En la vida corriente exigimos a la gente un legítimo egoísmo o afectación para aceptar sus razones sobre cosas que nos afecten. Si alguien se pone machacón sobre el color de nuestros pantalones, alcanzamos ese punto de decir ¿y a ti qué te importa? Sin interés propio, no hay argumento. Cuando se razona solo con principios y valores, sin interés personal, la gente siente que se le están dando lecciones y es sensible al demagogo que argumenta desde una supuesta sencillez. La izquierda no acaba de entender esto. Cuanto más confusas sean las referencias y mayor el descreimiento, más se acentuará este mecanismo. Por eso cada vez más se busca el ángulo biográfico o hagiográfico del personaje que aparentemente no tiene principios o los tiene muy simples, pero que sobre todo es una persona afectada por lo que afecta a la gente, que tiene los mismos enfados e incoherencias que cualquiera y que parece plantar cara a un mundo tan ajeno y lejano como lo es para cualquiera. En Italia se intentó con Salvini y se está consiguiendo a más nivel con Georgia Meloni, la flamante líder ultraderechista. En España arreciarán cultos y hagiografías como suprema distorsión del debate público. Lo iremos viendo tras los vapores del verano porque ya tenemos indicios.

Los acuerdos se consiguen solo a veces por la voluntad de hacer cosas en común. La mayoría de las veces se alcanzan porque cada parte teme a la otra. En los tiempos de acuerdos entre empresarios y sindicatos, los empresarios temían las movilizaciones y el descontrol y los sindicatos temían la desprotección. Con acuerdos todos limitaban los daños posibles. Eso llega a convertirse en una costumbre y parece que se debe a un estilo de convivencia. Pero es la forma normalizada de limitar daños que se temen. De hecho desapareció cuando los empresarios dejaron de temer a los sindicatos. Es solo un ejemplo. Ahora mismo tenemos una derecha cada vez más radicalizada y refractaria a aceptar la situación de no estar al mando.

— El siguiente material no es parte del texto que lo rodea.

What follows belongs to an exercise in optimizing a design on an open flow for small area, a short achievable clock period and few clock cycles per item; a production flow would make more cautious choices.
At most, simulation tests tie the RTL to the original design; equivalence was not proved.
The RTL of runs 3 to 5 was laid out without a check of its function.
No activity file was given, so power comes from the tool's default toggle rates.

===== design/flow/config.mk =====
export PLATFORM = sky130hd
export DESIGN_NAME = fx25_kiss_enc
export DESIGN_NICKNAME = fx25_kiss_enc
export VERILOG_FILES = /design/flow/design.v
export SDC_FILE = /design/flow/constraint.sdc
export NUM_CORES = 4
export LEC_CHECK = 0
export CAP_MARGIN = 20
export CORE_MARGIN = 2
export CORE_UTILIZATION = 60
export PLACE_DENSITY = 0.8
export SETUP_SLACK_MARGIN = 2.8
export SLEW_MARGIN = 20

===== design/flow/flow/run.sh =====
#!/bin/bash
set -euo pipefail
export BUFFER_PORTS_ARGS="-buffer_cell sky130_fd_sc_hd__buf_1"
export CTS_ARGS="-sink_clustering_enable -repair_clock_nets -dont_use_dummy_load -buf_list sky130_fd_sc_hd__clkbuf_8 -sink_clustering_size 14 -sink_clustering_max_diameter 80"
bash standard.sh > standard_flow.log 2>&1

===== design/flow/constraint.sdc =====
create_clock -name core_clock -period 5.0 [get_ports {clk}]
set_input_delay 1.0000 -clock core_clock [delete_from_list [all_inputs] [get_ports {clk}]]
set_output_delay 1.0000 -clock core_clock [all_outputs]
set_load 0.01 [all_outputs]

===== design/flow/design.v =====
module crc16_ccitt (
    input  wire        clk,
    input  wire        init,    
    input  wire        en,      
    input  wire [7:0]  data_in,
    output reg  [15:0] crc,
    output reg  [15:0] crc_next
);
    function [15:0] crc_byte;
        input [15:0] c;
        input [7:0]  b;
        integer k;
        reg [15:0] r;
        begin
            r = c ^ {b, 8'h00};
            for (k = 0; k < 8; k = k + 1)
                r = r[15] ? ((r << 1) ^ 16'h1021) : (r << 1);
            crc_byte = r;
        end
    endfunction
    always @(*) begin
        if (init)
            crc_next = 16'hFFFF;
        else if (en)
            crc_next = crc_byte(crc, data_in);
        else
            crc_next = crc;
    end
    always @(posedge clk)
        crc <= crc_next;
endmodule
module rs_enc_255_223 (
    input  wire       clk,
    input  wire       en,
    input  wire       dat_nx,
    input  wire [7:0] data_nx,
    output wire [7:0] par_out
);
    function [7:0] gen_coef;
        input integer k;
        begin
            case (k)
                0:  gen_coef = 8'h01;  1:  gen_coef = 8'h5B;  2:  gen_coef = 8'h7F;
                3:  gen_coef = 8'h56;  4:  gen_coef = 8'h10;  5:  gen_coef = 8'h1E;
                6:  gen_coef = 8'h0D;  7:  gen_coef = 8'hEB;  8:  gen_coef = 8'h61;
                9:  gen_coef = 8'hA5;  10: gen_coef = 8'h08;  11: gen_coef = 8'h2A;
                12: gen_coef = 8'h36;  13: gen_coef = 8'h56;  14: gen_coef = 8'hAB;
                15: gen_coef = 8'h20;  16: gen_coef = 8'h71;  17: gen_coef = 8'h20;
                18: gen_coef = 8'hAB;  19: gen_coef = 8'h56;  20: gen_coef = 8'h36;
                21: gen_coef = 8'h2A;  22: gen_coef = 8'h08;  23: gen_coef = 8'hA5;
                24: gen_coef = 8'h61;  25: gen_coef = 8'hEB;  26: gen_coef = 8'h0D;
                27: gen_coef = 8'h1E;  28: gen_coef = 8'h10;  29: gen_coef = 8'h56;
                30: gen_coef = 8'h7F;  31: gen_coef = 8'h5B;
                default: gen_coef = 8'h01;
            endcase
        end
    endfunction
    function [7:0] gf_mul;
        input [7:0] a;
        input [7:0] b;
        integer k;
        reg [7:0] r;
        begin
            r = 8'h00;
            for (k = 7; k >= 0; k = k - 1) begin
                r = r[7] ? ((r << 1) ^ 8'h87) : (r << 1);
                if (b[k])
                    r = r ^ a;
            end
            gf_mul = r;
        end
    endfunction
    reg  [7:0] par [0:31];    
    reg  [7:0] fb;            
    assign par_out = par[0];
    wire [7:0] par0_nx = en ? (par[1] ^ gf_mul(fb, gen_coef(31))) : par[0];
    integer j;
    always @(posedge clk) begin
        fb <= (data_nx ^ par0_nx) & {8{dat_nx}};
        if (en) begin
            for (j = 0; j < 31; j = j + 1)
                par[j] <= par[j+1] ^ gf_mul(fb, gen_coef(31 - j));
            par[31] <= fb;
        end
    end
endmodule
module fx25_kiss_enc (
    input  wire        clk,
    input  wire        rst,
    input  wire        chunk_valid,
    output reg         chunk_ready,
    input  wire [7:0]  chunk_len,
    input  wire [47:0] dst_call,      
    input  wire [3:0]  dst_ssid,
    input  wire [47:0] src_call,      
    input  wire [3:0]  src_ssid,
    input  wire        in_valid,
    output reg         in_ready,
    input  wire [7:0]  in_data,
    output reg         out_valid,
    input  wire        out_ready,
    output reg  [7:0]  out_data,
    output reg         out_last,
    output reg  [15:0] skip_count
);
    localparam I_IDLE = 0, I_CMD = 1, I_TAG = 2, I_HDR = 3, I_CTL = 4, I_PID = 5,
               I_PAY = 6, I_FCS0 = 7, I_FCS1 = 8, I_PAD = 9, I_PAR = 10, I_FEND1 = 11;
    localparam [7:0] FEND = 8'hC0, FESC = 8'hDB, TFEND = 8'hDC, TFESC = 8'hDD;
    localparam [7:0] MAX_PAYLOAD = 8'd150;
    wire       len_ok = (chunk_len <= MAX_PAYLOAD);
    reg        dv;           
    reg [7:0]  owed;         
    reg        pb_v;
    reg [7:0]  pb0;
    reg [11:0] ph;
    reg [7:0]  cnt;
    reg [6:0]  jc;           
    reg        a_valid, a_rs, a_crc, a_par, a_cw, a_last;
    reg [7:0]  a;
    reg        b_valid, b_rs, b_par, b_cw, b_last;
    reg [7:0]  b;
    reg        esc_pend, esc_fend;
    reg        fl_on;
    reg        skip_evt;
    wire [15:0] crc, crc_next;
    wire [7:0]  par_out;
    wire [13:0] js;
    assign js[0] = !jc[6] && !jc[0];
    assign js[7] =  jc[6] &&  jc[0];
    genvar gi;
    generate
        for (gi = 1; gi < 7; gi = gi + 1) begin : g_js
            assign js[gi]     =  jc[gi-1] && !jc[gi];
            assign js[gi + 7] = !jc[gi-1] &&  jc[gi];
        end
    endgenerate
    wire [7:0] tag_byte = ({8{js[0]}} & 8'hCC) | ({8{js[1]}} & 8'h8F) |
                          ({8{js[2]}} & 8'h8A) | ({8{js[3]}} & 8'hE4) |
                          ({8{js[4]}} & 8'h85) | ({8{js[5]}} & 8'hE2) |
                          ({8{js[6]}} & 8'h98) | ({8{js[7]}} & 8'h01);
    wire [7:0] hdr_byte = ({8{js[0]}}  & {dst_call[46:40], 1'b0}) |
                          ({8{js[1]}}  & {dst_call[38:32], 1'b0}) |
                          ({8{js[2]}}  & {dst_call[30:24], 1'b0}) |
                          ({8{js[3]}}  & {dst_call[22:16], 1'b0}) |
                          ({8{js[4]}}  & {dst_call[14:8],  1'b0}) |
                          ({8{js[5]}}  & {dst_call[6:0],   1'b0}) |
                          ({8{js[6]}}  & {3'b011, dst_ssid, 1'b0}) |
                          ({8{js[7]}}  & {src_call[46:40], 1'b0}) |
                          ({8{js[8]}}  & {src_call[38:32], 1'b0}) |
                          ({8{js[9]}}  & {src_call[30:24], 1'b0}) |
                          ({8{js[10]}} & {src_call[22:16], 1'b0}) |
                          ({8{js[11]}} & {src_call[14:8],  1'b0}) |
                          ({8{js[12]}} & {src_call[6:0],   1'b0}) |
                          ({8{js[13]}} & {3'b011, src_ssid, 1'b1});
    wire       advance = !out_valid || out_ready;
    wire       take    = b_valid && advance && !esc_pend;    
    wire       mv      = a_valid && (!b_valid || take);      
    wire [7:0] ob      = b_par ? par_out : b;
    wire       ob_fend = (ob == FEND);
    wire       ob_esc  = b_cw && (ob_fend || (ob == FESC));
    wire tag_end  = js[7];
    wire hdr_end  = js[13];
    wire pad_end  = (cnt == 8'd222);
    wire par_end  = (cnt[4:0] == 5'd31);
    wire push     = in_valid && in_ready;
    wire pay_has  = pb_v || push;
    wire pay_last = pb_v ? (owed == 8'd0) : (push && (owed == 8'd1));
    wire pay_none = (owed == 8'd0) && !pb_v;
    wire s_has = !((ph[I_IDLE] && (!dv || fl_on)) ||
                   (ph[I_PAY] && !pay_has));
    wire s_ld = s_has && (!a_valid || mv);                   
    wire pop  = s_ld && ph[I_PAY];
    crc16_ccitt u_crc (
        .clk      (clk),
        .init     (s_ld && ph[I_IDLE]),
        .en       (mv && a_crc),
        .data_in  (a),
        .crc      (crc),
        .crc_next (crc_next)
    );
    wire [7:0] b_nx    = mv ? a : b;
    wire       b_rs_nx = !rst && (mv ? a_rs : b_rs);
    rs_enc_255_223 u_rs (
        .clk     (clk),
        .en      ((take && (b_rs || b_par)) || fl_on),
        .dat_nx  (b_rs_nx),
        .data_nx (b_nx),
        .par_out (par_out)
    );
    wire [7:0] nb = ({8{ph[I_IDLE] | ph[I_FEND1]}} & FEND) |
                    ({8{ph[I_TAG]}}  & tag_byte) |
                    ({8{ph[I_HDR]}}  & hdr_byte) |
                    ({8{ph[I_CTL]}}  & 8'h03) |
                    ({8{ph[I_PID]}}  & 8'hF0) |
                    ({8{ph[I_PAY]}}  & (pb_v ? pb0 : in_data)) |
                    ({8{ph[I_FCS0]}} & ~crc_next[7:0]) |
                    ({8{ph[I_FCS1]}} & ~crc[15:8]);
    wire nb_rs   = ph[I_HDR] | ph[I_CTL] | ph[I_PID] | ph[I_PAY] | ph[I_FCS0] | ph[I_FCS1] | ph[I_PAD];
    wire nb_crc  = ph[I_HDR] | ph[I_CTL] | ph[I_PID] | ph[I_PAY];
    wire nb_par  = ph[I_PAR];
    wire nb_cw   = !(ph[I_IDLE] | ph[I_CMD] | ph[I_FEND1]);
    wire nb_last = ph[I_FEND1];
    wire       own       = ph[I_CMD] | ph[I_TAG] | ph[I_HDR];
    wire       hdr_done  = s_ld && ph[I_HDR] && hdr_end;
    wire       cr_next   = !chunk_ready &&
                           (hdr_done || (!own && chunk_valid && !len_ok));
    wire       owed_load = chunk_ready && len_ok;
    wire [7:0] owed_next = owed_load ? chunk_len : (owed - {7'd0, push});
    wire       owed_nz   = owed_load ? (chunk_len != 8'd0)
                                     : ((owed != 8'd0) && !((owed == 8'd1) && push));
    wire       pb_v_next = pb_v ? !pop : (push && !pop);
    always @(posedge clk) begin
        if (!pb_v)
            pb0 <= in_data;
        if (s_ld) begin
            a <= nb;
            a_rs <= nb_rs; a_crc <= nb_crc; a_par <= nb_par; a_cw <= nb_cw; a_last <= nb_last;
        end
        b    <= b_nx;
        b_rs <= b_rs_nx;
        if (mv) begin
            b_par <= a_par; b_cw <= a_cw; b_last <= a_last;
        end
        if (take) begin
            out_data <= ob_esc ? FESC : ob;
            out_last <= b_last;
            esc_fend <= ob_fend;
        end else if (advance && esc_pend) begin
            out_data <= esc_fend ? TFEND : TFESC;
            out_last <= 1'b0;
        end
        if (skip_evt && (skip_count != 16'hFFFF))
            skip_count <= skip_count + 16'd1;
        if (rst) begin
            dv          <= 1'b0;
            chunk_ready <= 1'b0;
            in_ready    <= 1'b0;
            owed        <= 8'd0;
            pb_v        <= 1'b0;
            ph          <= 12'd1 << I_IDLE;
            a_valid     <= 1'b0;
            b_valid     <= 1'b0;
            esc_pend    <= 1'b0;
            out_valid   <= 1'b0;
            skip_evt    <= 1'b0;
            skip_count  <= 16'd0;
            fl_on       <= 1'b1;
            cnt         <= 8'd0;
        end else begin
            dv          <= chunk_valid && len_ok && !chunk_ready;
            chunk_ready <= cr_next;
            owed        <= owed_next;
            in_ready    <= owed_nz && !pb_v_next;
            pb_v        <= pb_v_next;
            skip_evt    <= chunk_valid && chunk_ready && !len_ok;
            if (fl_on) begin
                cnt <= cnt + 8'd1;
                if (cnt[4:0] == 5'd31)
                    fl_on <= 1'b0;
            end
            if (s_ld)
                a_valid <= 1'b1;
            else if (mv)
                a_valid <= 1'b0;
            if (mv)
                b_valid <= 1'b1;
            else if (take)
                b_valid <= 1'b0;
            if (advance) begin
                out_valid <= b_valid || esc_pend;
                if (esc_pend)
                    esc_pend <= 1'b0;
                else if (b_valid)
                    esc_pend <= ob_esc;
            end
            if (s_ld) begin
                if (ph[I_CMD] || (ph[I_TAG] && tag_end) || (ph[I_PAD] && pad_end))
                    cnt <= 8'd0;
                else
                    cnt <= cnt + 8'd1;
                if (ph[I_CMD] || (ph[I_TAG] && tag_end))
                    jc <= 7'd0;
                else
                    jc <= {jc[5:0], !jc[6]};
                ph[I_IDLE]  <= ph[I_FEND1];
                ph[I_CMD]   <= ph[I_IDLE];
                ph[I_TAG]   <= ph[I_CMD] | (ph[I_TAG] & !tag_end);
                ph[I_HDR]   <= (ph[I_TAG] & tag_end) | (ph[I_HDR] & !hdr_end);
                ph[I_CTL]   <= ph[I_HDR] & hdr_end;
                ph[I_PID]   <= ph[I_CTL];
                ph[I_PAY]   <= (ph[I_PID] & !pay_none) | (ph[I_PAY] & !pay_last);
                ph[I_FCS0]  <= (ph[I_PID] & pay_none) | (ph[I_PAY] & pay_last);
                ph[I_FCS1]  <= ph[I_FCS0];
                ph[I_PAD]   <= ph[I_FCS1] | (ph[I_PAD] & !pad_end);
                ph[I_PAR]   <= (ph[I_PAD] & pad_end) | (ph[I_PAR] & !par_end);
                ph[I_FEND1] <= ph[I_PAR] & par_end;
            end
        end
    end
endmodule

===== design/flow/standard.sh =====
#!/bin/bash
# synth_recipe.tcl (not shown) runs the flow's synth.tcl, then flattens the netlist and writes it again
# the make line also repeats each setting of config.mk as NAME=value (left out here)
make -C /OpenROAD-flow-scripts/flow DESIGN_CONFIG=/design/flow/config.mk WORK_HOME=/design/flow/orfs CLKGATE_MAP_FILE= SYNTH_SCRIPT=/design/flow/synth_recipe.tcl "${@:-finish}"

==> results of run 1 <==
==> report_power, final <==
part           total [mW]  leakage, nW  internal [mW]  switching (mW)
Sequential           5.87         3.86           5.18           0.684
Clock                1.50        0.223          0.551           0.953
Combinational        3.52         2.86           1.81            1.70
Total                10.9         6.94           7.55            3.34
==> per-stage QoR <==
| step | setup WS [ns] | util (%) | power [mW] | instances |
|---|---|---|---|---|
| 6_report | 2.78 | 68.0 | 10.9 | 1861 |
| 4_1_cts | 2.77 | 67.3 | 10.9 | 1854 |
| 5_1_grt | 2.67 | 68.0 | 11.5 | 1861 |
| 3_5_place_dp | 1.71 | 64.3 | 9.23 | 1788 |
| 2_1_floorplan | 2.04 | - | 8.39 | 1302 |
| 3_3_place_gp | 1.72 | 64.3 | 9.06 | 1788 |
==> synth_stat cells (9+ instances only) <==
| master | n |
|---|---|
| nor3_1 | 16 |
| xnor2_4 | 9 |
| a221oi_1 | 20 |
| dfxtp_1 | 95 |
| xnor2_2 | 15 |
| xnor2_1 | 306 |
| a22oi_1 | 26 |
| nand2_1 | 61 |
| nand3_1 | 21 |
| o21ai_0 | 16 |
| mux2i_1 | 25 |
| a211oi_1 | 11 |
| a21oi_1 | 28 |
| clkbuf_1 | 28 |
| inv_1 | 25 |
| nor2_1 | 66 |
| mux2_2 | 16 |
| buf_2 | 12 |
| xor2_1 | 72 |
| o211ai_1 | 10 |
| edfxtp_1 | 289 |
==> how the worst max path moves through the flow <==
stage	from	to	slack, ns	cells after the start
after floorplan	out_ready	u_rs.fb[0]$_DFF_P_	2.04	7
after global placement	out_ready	u_rs.par[0][1]$_DFFE_PN_	1.72	5
after detailed placement	out_ready	u_rs.par[0][1]$_DFFE_PN_	1.71	5
after CTS	out_data[1]$_SDFFCE_PN0P_	out_data[1]	2.77	1
after global routing	jc[0]$_SDFFCE_PP0P_	a[1]$_DFFE_PP_	2.67	5
final	jc[0]$_SDFFCE_PP0P_	a[1]$_DFFE_PP_	2.78	5
==> worst max-delay path: stages (launching register included) <==
cell and delay [ns]:
edfxtp_1 0.51, buf_4 0.26, a221oi_1 0.33, o21ai_0 0.15, o31ai_1 0.47, o2111ai_1 0.21
==> cell families (layout without fill, tap and decap cells) <==
kind of cell	after synthesis	after routing	synth area share (%)
buf+inv	82	256	2.21
other cells	0	1	0
flops	384	384	60.0
xor+xnor	411	411	22.7
fa+ha+maj	6	6	0.426
mux	41	41	2.44
compound gates	158	158	6.41
simple gates	220	220	5.88
==> timing repair <==
action,4_1_cts,5_1_grt
buffers inserted,33,6
gates resized for setup,41,36
pin swaps,7,3
gates cloned,2,0
endpoints found under the setup margin,437,231
==> per-layer routing <==
metal | up-vias | share of wire (%)
li1 | 4957 | -
met1 | 5180 | 42
met2 | 403 | 49
met3 | 86 | 5.2
met4 | 0 | 3.0
met5 | - | 0
==> layout make-up <==
class / instances / area share [%]
diodes: 1 / 0.0128
clock buffers: 31 / 2.18
inverters: 30 / 0.766
multi-input cells: 836 / 35.4
flip-flops and latches: 384 / 54.1
well taps: 384 / 2.45
repair buffers: 193 / 5.00
repair inverters: 2 / 0.102
==> sequential cells by signal, indices dropped and copies added, names as in the netlist, 7 cells and up <==
name and cells:
a 8, b 8, cnt 8, jc 7
out_data 8, owed 8, pb0 8, ph 12
skip_count 16, u_crc.crc 16, u_rs.fb 8, u_rs.par 256
==> results.yml, run 1 <==
run_status:
  status: "no timing/DRC/antenna violations"
global_routing:
  groute.usage.overall_pct: 25.2
  grtUsageMet1_pct: 33.9
  met2_usage_pct: 43.2
  grt_pass1_vias: 10800
  overflow: 0
  grt_max_degree: 89
  grt_pass1_wl_um: 60300
  grt_antenna_before_repair: 1
  grt.busiest_layer: "met2"
  met3_usage_pct: 3.48
cts:
  root_buffer: "clkbuf_8"
  cts_hold_buf: 0
  clock_path_buffers: 3
  cts_tree: "done"
  clk_pin_slew_worst_paths_ns: 0.10
  htreeDepth: 1
  clock_latency_ns: 0.62
  numCtsBuffers: 31
  clock_sinks: 384
power_and_ir_drop:
  power_density_nw_per_um2: 555
  p_leak_nw: 6.94
  ir_drop_mv: 0.262
worst_setup_path:
  reg2reg_from: "jc[0]$_SDFFCE_PP0P_"
  critical_path_peak_fanout: 17
  r2r_slack_ns: 2.78
  crit_type: "flip-flop to flip-flop"
  startpoint_type: "flip-flop"
  end_kind: "flip-flop"
  reg2regPathDepth: 5
  r2r_end: "a[1]$_DFFE_PP_"
  cp.required_ns: 5.30
  crit_arrival_ns: 2.52
layout:
  finalInstanceArea_um2: 19600
  nFillCells: 2048
  mostFrequentLayoutCell: "xnor2_1"
  drive_gt1_share_pct: 12.9
  seqCellArea_um2: 10600
  multiInputGateArea_um2: 6950
  final_cell_mix: "xnor2_1, edfxtp_1, buf_1, dfxtp_1, xor2_1"
  area_growth_pct: 11.2
  layout.nets: 1609
timing:
  fmax_mhz: 450
  slew_violations: 0
  maxSlewHeadroom_pct: 34.9
  setup_violations: 0
  holdWs_ns: 0.439
  hold_viol: 0
  tightest_slew_ns: 0.976
  tns_ns: 0
  fin_crit_sh_pct: 44.4
  fin_crit_ns: 2.22
  grt_setup_unrepaired: "true"
  finalClockSkew_ns: 0.0608
placement:
  port_buffers: 140
  placed_cell_area_um2: 18500
  hpwl_um: 25300
  gp_congestion: 0.942
logic_synthesis:
  synth-edff-count: 289
  seq_area_frac_synth_pct: 60.0
  syn-cell-area_um2: 17600
  synth_top_area_share_pct: 49.2
  synth_ff_type: "edfxtp_1"
  synth_top_cell_by_area: "edfxtp_1"
  postSynthAreaPerCell_um2: 13.5
  synth_fp_nets: 1433
  ys_types: 64
  ys_top_cells_by_area: "edfxtp_1, xnor2_1, dfxtp_1, xor2_1, mux2i_1"
  yosys_warnings: 4
  synthCells: 1302
  synth-async-reset-ratio_pct: 0
  ys_ff_latch: 384
hold_path:
  hp-start: "a_par$_DFFE_PP_"
  hold_class: "flip-flop to flip-flop"
  min_delay_worst_endpoint: "b_par$_DFFE_PP_"
  hold_depth: 0
detailed_routing:
  vias_per_cell: 5.71
  routed_wl_um: 38500
  drtIter0Drc: 952
  ant_nets: 0
  drc: 0
  wl_per_cell_um: 20.7
  first_pass_iters: 5
  vias: 10600
floorplan:
  initial_core_util_pct: 61.1
  boundaryPins: 153
  fp.coreArea_um2: 28900
  dieHeight_um: 175
  die_x_um: 175
  num_rows: 62
  die-area_um2: 30800
run:
  maxCapViolations: 0
Testbench counts, summed over its fixed seeds: cycles 34,444, frames 128.
==> inputs of run 2 (changes only) <==
--- a/design/flow/config.mk
+++ b/design/flow/config.mk
@@ -10,4 +10,4 @@
 export CORE_UTILIZATION = 60
 export PLACE_DENSITY = 0.8
-export SETUP_SLACK_MARGIN = 2.8
+export SETUP_SLACK_MARGIN = 2.85
 export SLEW_MARGIN = 20
==> run 2 against run 1 <==
Compared with the run above:
- synthesized cell count is the same
- clock-buffer cell count is the same
- non-clock buffer count grew 24
- global-route usage shrank 0.42 points
- cell count grew 1.3%
- die area is the same
- sequential share of layout area shrank 0.95 points
- register-to-register slack gained 0.12 ns
- clock power is essentially flat
- via count grew 1.5%
- design area grew 2.1%
- critical path type is now flip-flop to primary output
- sequential cell count is the same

La izquierda pasa por el PSOE y el PSOE nunca asusta en los tabús: Iglesia, Corona e impuestos y evasión fiscal. El PSOE no anuncia daños que las oligarquías puedan temer. Quizá sea el momento de una radicalidad táctica, no de comunismo, sino de ajuste de la Iglesia a los moldes de un país desarrollado, de ajuste de la Corona a los moldes de un país desarrollado y de ajuste de la estructura fiscal, en lo social y en lo territorial, a los moldes de un país desarrollado. En España ciertos aspectos de normalidad democrática de países desarrollados rechinan como un extremismo. Tras el sopor del verano, el Gobierno de coalición debería actuar con firmeza y sin concesiones a quien no tiene nada que conceder, con la Iglesia (educación incluida), la Corona y los impuestos. Tras el ruido vendría el pragmatismo, eso que parece moderación y que siempre es temor y limitación de daños.